## EXERCISE PROMPT:
In the data, find the word "netlist" and copy out every line that has it.

## Stored dataset items:
○ ○ ○ ○

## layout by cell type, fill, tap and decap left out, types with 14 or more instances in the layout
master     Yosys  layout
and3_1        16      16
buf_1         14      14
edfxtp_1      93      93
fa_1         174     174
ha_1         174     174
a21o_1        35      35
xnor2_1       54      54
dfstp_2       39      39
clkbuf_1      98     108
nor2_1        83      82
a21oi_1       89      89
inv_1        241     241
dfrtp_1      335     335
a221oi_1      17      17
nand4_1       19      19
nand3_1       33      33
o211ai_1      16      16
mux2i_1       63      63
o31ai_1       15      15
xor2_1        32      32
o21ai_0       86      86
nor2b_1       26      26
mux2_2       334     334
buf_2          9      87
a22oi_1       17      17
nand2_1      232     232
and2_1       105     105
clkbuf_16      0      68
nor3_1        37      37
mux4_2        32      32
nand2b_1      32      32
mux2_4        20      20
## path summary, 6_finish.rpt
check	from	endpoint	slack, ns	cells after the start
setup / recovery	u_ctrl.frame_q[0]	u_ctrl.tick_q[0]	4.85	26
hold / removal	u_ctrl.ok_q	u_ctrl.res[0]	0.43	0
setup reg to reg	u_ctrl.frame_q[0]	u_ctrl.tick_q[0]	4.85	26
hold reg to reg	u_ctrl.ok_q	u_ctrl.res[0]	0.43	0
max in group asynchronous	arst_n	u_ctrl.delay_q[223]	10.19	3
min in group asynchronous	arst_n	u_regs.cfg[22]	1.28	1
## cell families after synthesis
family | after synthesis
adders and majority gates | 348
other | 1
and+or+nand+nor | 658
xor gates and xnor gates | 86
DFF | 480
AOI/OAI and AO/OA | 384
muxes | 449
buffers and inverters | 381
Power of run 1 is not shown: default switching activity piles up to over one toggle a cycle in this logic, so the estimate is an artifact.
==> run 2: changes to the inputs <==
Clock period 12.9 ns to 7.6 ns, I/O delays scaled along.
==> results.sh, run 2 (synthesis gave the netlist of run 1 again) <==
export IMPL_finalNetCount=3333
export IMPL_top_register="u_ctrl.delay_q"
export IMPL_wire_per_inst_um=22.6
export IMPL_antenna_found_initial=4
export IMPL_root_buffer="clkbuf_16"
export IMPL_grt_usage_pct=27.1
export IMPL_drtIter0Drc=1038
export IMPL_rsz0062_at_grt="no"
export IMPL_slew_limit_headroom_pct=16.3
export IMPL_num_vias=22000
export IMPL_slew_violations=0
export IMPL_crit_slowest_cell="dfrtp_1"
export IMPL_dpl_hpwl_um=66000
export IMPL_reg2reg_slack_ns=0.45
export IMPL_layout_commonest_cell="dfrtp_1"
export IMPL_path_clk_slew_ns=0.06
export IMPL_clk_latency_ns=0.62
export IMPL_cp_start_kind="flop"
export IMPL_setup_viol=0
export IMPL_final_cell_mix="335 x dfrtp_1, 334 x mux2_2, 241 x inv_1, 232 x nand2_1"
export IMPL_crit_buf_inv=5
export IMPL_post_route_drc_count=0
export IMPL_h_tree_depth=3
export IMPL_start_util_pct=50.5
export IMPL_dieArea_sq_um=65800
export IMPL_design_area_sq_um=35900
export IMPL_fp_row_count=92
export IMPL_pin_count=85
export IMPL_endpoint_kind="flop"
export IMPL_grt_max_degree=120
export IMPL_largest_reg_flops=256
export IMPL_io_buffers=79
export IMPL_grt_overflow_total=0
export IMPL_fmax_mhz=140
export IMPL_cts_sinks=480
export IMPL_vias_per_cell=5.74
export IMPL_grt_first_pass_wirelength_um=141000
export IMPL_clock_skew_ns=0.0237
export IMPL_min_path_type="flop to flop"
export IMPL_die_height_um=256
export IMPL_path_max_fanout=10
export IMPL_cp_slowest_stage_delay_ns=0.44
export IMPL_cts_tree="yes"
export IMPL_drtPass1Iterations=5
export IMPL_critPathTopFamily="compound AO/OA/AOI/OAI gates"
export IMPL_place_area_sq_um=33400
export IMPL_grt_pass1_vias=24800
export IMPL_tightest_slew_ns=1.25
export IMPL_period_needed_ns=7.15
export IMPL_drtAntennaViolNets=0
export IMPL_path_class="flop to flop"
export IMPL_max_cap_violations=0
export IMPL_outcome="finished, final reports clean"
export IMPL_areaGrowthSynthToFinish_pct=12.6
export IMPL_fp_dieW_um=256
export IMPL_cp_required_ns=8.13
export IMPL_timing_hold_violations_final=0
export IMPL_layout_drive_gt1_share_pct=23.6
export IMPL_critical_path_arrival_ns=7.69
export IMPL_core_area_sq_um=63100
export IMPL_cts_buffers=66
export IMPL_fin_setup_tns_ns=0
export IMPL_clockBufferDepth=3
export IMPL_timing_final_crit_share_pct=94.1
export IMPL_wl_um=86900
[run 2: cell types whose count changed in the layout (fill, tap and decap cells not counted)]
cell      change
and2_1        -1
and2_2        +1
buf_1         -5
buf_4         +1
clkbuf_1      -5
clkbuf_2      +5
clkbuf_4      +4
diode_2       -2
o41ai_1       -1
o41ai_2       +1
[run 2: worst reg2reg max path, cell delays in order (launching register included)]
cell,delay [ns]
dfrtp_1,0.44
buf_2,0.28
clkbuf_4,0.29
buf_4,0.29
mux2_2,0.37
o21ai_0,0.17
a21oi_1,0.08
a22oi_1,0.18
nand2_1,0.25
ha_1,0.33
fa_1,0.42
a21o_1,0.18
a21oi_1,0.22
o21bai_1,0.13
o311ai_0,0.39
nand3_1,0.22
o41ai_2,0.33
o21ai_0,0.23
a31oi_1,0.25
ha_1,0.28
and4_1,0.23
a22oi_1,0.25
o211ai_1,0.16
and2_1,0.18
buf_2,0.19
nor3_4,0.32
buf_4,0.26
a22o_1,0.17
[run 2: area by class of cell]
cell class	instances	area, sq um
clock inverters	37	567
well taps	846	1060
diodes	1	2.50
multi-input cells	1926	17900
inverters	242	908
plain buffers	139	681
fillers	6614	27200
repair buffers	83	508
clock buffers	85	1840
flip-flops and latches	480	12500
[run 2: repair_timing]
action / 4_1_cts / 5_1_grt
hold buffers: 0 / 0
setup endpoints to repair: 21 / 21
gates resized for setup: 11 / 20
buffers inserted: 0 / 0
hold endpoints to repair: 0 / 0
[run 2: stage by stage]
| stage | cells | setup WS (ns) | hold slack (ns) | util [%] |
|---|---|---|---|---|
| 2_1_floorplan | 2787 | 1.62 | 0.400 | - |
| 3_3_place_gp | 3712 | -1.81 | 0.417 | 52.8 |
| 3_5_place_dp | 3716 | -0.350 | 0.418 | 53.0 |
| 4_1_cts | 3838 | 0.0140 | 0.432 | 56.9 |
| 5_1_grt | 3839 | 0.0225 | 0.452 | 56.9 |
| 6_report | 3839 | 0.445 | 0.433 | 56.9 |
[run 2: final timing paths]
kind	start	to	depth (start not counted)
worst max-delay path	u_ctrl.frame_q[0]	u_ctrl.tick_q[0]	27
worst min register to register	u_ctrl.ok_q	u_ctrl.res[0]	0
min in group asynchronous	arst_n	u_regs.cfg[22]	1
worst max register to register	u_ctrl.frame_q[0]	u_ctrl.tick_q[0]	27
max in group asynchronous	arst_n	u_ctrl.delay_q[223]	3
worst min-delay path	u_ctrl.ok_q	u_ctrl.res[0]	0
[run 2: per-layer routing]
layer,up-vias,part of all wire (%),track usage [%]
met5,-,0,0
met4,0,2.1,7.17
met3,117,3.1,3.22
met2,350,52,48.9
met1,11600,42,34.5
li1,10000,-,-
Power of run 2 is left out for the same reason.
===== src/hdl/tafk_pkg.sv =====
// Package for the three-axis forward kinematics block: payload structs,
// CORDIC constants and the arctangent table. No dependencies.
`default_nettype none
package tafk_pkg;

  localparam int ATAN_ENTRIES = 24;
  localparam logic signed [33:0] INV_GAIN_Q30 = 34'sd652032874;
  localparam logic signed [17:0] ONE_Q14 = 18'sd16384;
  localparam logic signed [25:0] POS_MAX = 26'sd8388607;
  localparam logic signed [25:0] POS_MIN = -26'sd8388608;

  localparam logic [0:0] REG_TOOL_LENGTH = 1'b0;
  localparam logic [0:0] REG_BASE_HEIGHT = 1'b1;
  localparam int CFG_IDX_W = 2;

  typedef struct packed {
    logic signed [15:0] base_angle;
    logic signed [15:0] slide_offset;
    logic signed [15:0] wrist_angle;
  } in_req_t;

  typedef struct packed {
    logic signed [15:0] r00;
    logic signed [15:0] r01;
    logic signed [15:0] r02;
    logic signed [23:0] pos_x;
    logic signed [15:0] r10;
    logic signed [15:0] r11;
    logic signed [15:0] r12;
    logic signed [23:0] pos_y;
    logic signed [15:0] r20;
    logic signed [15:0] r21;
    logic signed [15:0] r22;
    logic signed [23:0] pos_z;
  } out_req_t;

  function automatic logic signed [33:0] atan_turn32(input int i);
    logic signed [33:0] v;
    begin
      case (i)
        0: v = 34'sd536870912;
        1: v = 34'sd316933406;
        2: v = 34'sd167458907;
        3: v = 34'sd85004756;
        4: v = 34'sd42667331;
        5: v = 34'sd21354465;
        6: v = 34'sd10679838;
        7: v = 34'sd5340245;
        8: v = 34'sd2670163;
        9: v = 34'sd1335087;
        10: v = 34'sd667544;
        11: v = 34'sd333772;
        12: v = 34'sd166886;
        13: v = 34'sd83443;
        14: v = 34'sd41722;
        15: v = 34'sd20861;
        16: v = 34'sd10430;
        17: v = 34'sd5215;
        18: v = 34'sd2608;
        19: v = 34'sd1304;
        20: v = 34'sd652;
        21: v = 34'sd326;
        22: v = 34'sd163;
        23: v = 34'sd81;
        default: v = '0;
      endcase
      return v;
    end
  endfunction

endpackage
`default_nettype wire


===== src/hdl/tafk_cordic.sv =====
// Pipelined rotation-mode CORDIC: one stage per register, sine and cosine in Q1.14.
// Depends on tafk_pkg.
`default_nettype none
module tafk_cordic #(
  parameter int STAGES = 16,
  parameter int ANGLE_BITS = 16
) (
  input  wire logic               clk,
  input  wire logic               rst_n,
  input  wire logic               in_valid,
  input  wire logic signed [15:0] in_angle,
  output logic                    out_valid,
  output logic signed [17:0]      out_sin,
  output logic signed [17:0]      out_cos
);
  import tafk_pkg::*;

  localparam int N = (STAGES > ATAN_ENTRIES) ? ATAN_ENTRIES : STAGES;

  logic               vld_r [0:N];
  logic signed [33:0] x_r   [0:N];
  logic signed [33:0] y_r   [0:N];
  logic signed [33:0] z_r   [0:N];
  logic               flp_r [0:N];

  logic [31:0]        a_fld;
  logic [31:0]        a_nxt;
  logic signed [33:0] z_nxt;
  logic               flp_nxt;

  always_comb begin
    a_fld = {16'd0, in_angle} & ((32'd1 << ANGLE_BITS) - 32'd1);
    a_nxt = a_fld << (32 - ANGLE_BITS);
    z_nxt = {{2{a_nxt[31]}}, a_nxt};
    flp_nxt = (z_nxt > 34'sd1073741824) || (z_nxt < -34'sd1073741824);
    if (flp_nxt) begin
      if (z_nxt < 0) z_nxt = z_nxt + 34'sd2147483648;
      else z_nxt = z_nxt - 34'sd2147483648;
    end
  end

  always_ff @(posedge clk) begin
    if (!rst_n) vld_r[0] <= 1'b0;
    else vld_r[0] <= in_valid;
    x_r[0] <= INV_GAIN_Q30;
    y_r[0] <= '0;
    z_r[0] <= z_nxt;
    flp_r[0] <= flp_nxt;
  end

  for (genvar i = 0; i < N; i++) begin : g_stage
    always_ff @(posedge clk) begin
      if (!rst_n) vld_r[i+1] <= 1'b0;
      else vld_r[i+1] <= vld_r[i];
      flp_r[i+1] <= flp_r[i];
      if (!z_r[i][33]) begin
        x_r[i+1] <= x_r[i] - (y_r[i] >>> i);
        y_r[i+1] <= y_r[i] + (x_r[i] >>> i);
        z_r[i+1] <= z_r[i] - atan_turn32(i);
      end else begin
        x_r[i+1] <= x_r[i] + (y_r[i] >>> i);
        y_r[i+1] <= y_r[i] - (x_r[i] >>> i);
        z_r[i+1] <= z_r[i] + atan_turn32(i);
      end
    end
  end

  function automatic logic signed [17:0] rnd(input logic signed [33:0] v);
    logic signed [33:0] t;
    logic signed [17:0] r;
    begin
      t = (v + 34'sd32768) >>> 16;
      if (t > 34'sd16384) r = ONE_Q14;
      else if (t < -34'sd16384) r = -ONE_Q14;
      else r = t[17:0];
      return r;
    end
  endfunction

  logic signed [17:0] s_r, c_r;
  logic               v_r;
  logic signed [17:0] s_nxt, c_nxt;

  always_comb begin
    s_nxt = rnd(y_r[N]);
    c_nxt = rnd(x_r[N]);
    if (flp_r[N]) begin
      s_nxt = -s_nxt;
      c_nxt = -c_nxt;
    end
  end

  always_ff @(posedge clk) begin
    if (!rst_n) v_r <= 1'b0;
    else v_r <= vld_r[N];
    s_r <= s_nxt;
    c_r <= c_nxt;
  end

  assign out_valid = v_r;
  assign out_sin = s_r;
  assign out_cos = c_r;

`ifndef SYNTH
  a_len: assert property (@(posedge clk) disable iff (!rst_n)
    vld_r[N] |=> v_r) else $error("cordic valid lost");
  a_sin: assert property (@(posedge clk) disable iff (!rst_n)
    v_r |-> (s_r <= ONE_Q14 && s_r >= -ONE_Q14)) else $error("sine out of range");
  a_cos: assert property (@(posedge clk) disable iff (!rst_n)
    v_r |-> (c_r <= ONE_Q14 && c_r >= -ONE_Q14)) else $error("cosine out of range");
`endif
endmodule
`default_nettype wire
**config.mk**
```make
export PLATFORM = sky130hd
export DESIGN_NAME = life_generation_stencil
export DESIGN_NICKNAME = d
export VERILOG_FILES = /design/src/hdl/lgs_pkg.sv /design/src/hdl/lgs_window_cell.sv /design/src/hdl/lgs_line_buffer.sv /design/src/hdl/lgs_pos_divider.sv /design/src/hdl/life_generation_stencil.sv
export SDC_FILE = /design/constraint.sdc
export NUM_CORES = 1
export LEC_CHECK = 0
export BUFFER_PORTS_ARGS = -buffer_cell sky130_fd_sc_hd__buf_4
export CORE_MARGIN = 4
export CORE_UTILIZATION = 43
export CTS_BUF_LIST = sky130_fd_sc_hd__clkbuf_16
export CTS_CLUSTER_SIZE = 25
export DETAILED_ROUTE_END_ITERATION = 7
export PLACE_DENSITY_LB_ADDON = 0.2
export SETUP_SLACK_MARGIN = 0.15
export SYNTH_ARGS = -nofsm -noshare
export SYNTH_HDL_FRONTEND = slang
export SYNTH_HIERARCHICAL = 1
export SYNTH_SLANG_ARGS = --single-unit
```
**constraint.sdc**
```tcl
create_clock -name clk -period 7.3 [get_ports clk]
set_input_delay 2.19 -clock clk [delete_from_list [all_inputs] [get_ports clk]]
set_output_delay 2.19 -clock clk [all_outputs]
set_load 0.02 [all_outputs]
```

○ ○ ○ ○

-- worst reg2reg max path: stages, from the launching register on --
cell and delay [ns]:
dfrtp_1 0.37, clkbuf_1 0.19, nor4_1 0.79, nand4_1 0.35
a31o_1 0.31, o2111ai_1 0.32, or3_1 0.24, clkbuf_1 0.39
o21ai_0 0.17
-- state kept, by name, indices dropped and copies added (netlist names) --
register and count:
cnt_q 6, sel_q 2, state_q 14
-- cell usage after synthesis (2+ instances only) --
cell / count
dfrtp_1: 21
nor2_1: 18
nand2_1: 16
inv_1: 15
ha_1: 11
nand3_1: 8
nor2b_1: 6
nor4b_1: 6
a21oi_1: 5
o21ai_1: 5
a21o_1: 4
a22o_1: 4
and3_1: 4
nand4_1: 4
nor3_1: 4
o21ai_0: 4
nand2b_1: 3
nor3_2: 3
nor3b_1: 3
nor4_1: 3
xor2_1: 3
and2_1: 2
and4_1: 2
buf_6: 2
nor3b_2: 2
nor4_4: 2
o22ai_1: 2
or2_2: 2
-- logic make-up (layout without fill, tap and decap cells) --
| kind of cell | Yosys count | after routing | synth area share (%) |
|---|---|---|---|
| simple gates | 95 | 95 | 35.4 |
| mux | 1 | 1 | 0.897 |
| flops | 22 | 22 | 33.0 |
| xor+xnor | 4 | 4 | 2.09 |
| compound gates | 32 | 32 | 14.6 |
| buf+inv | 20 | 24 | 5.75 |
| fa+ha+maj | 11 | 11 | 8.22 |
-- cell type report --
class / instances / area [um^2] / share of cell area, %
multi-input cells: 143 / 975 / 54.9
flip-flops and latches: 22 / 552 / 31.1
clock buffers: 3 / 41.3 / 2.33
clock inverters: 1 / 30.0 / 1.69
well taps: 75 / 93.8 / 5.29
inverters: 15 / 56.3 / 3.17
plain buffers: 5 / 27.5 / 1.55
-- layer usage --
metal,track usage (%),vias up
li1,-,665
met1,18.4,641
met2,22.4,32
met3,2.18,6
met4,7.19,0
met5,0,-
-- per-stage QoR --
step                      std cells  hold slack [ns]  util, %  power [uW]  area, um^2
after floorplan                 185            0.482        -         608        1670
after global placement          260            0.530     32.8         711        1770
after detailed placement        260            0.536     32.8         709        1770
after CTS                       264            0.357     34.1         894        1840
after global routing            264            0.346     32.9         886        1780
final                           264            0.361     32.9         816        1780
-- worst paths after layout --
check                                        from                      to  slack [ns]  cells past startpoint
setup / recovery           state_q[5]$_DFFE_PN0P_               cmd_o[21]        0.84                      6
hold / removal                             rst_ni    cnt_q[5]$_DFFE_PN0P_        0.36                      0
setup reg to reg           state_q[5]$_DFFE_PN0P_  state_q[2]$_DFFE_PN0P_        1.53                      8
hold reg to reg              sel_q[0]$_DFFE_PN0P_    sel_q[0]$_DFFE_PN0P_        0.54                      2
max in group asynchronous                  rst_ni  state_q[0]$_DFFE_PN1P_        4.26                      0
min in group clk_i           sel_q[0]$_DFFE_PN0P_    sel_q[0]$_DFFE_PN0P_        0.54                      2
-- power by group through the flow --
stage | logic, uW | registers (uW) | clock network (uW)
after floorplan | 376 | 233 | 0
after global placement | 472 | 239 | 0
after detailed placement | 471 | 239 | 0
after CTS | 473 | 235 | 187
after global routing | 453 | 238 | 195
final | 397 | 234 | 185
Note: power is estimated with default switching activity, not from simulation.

○ ○ ○ ○

## ANSWER TO THE EXERCISE:
==> results.sh, run 2 (synthesis gave the netlist of run 1 again) <==
-- state kept, by name, indices dropped and copies added (netlist names) --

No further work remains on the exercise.